◆ **Work item**
Make a tally of the lines in the records that include the string "pwropt", and give only that number.
+++++
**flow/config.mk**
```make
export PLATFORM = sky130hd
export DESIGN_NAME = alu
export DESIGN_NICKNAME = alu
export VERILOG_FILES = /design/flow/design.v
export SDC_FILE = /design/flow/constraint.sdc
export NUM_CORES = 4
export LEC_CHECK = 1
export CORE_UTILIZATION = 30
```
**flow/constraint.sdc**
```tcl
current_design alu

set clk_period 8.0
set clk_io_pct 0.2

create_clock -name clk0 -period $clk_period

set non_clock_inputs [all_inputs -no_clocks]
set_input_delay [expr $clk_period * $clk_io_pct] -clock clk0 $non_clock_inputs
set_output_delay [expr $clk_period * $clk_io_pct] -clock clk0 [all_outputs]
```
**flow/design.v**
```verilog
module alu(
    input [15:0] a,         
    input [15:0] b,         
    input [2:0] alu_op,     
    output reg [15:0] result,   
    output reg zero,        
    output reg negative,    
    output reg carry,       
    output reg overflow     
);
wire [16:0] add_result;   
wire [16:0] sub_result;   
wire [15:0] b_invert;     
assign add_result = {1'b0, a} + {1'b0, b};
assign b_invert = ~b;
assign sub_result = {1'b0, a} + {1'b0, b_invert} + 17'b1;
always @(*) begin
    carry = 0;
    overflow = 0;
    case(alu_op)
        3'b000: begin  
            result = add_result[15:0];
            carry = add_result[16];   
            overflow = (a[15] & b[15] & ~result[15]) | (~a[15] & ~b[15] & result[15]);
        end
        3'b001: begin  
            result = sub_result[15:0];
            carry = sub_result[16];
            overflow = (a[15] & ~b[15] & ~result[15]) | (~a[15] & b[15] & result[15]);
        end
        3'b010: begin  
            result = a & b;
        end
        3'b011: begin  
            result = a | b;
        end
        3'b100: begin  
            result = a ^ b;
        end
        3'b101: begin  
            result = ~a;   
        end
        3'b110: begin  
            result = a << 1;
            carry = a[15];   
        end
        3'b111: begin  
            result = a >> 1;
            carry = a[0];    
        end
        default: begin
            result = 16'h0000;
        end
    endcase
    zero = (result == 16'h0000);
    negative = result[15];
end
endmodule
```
+++++
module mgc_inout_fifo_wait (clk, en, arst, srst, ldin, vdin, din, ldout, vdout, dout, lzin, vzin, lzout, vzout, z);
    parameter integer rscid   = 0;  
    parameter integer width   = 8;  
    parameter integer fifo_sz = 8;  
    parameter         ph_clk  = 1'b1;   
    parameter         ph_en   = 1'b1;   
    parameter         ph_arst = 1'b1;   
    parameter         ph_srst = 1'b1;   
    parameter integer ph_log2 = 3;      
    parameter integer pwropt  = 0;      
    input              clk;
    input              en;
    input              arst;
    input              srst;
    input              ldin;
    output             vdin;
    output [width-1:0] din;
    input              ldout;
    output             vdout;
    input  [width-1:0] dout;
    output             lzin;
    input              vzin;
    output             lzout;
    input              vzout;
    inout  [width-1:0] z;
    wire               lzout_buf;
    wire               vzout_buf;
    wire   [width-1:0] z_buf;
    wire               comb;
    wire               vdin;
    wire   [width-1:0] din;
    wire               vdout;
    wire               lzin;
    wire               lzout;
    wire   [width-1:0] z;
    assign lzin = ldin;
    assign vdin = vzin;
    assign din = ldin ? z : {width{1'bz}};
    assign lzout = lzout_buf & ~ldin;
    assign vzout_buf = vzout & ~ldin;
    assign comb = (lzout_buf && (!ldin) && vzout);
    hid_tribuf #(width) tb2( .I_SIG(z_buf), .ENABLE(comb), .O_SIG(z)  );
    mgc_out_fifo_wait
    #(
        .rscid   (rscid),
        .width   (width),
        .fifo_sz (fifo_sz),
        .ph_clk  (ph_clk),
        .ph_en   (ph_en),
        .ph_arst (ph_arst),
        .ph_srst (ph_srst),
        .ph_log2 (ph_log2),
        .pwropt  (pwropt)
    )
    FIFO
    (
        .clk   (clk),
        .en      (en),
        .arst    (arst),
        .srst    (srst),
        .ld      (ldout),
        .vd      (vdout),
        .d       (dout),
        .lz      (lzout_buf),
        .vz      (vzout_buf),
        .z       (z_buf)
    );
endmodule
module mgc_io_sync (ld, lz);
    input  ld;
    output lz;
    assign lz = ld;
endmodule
+++++
◆ **Written response**
2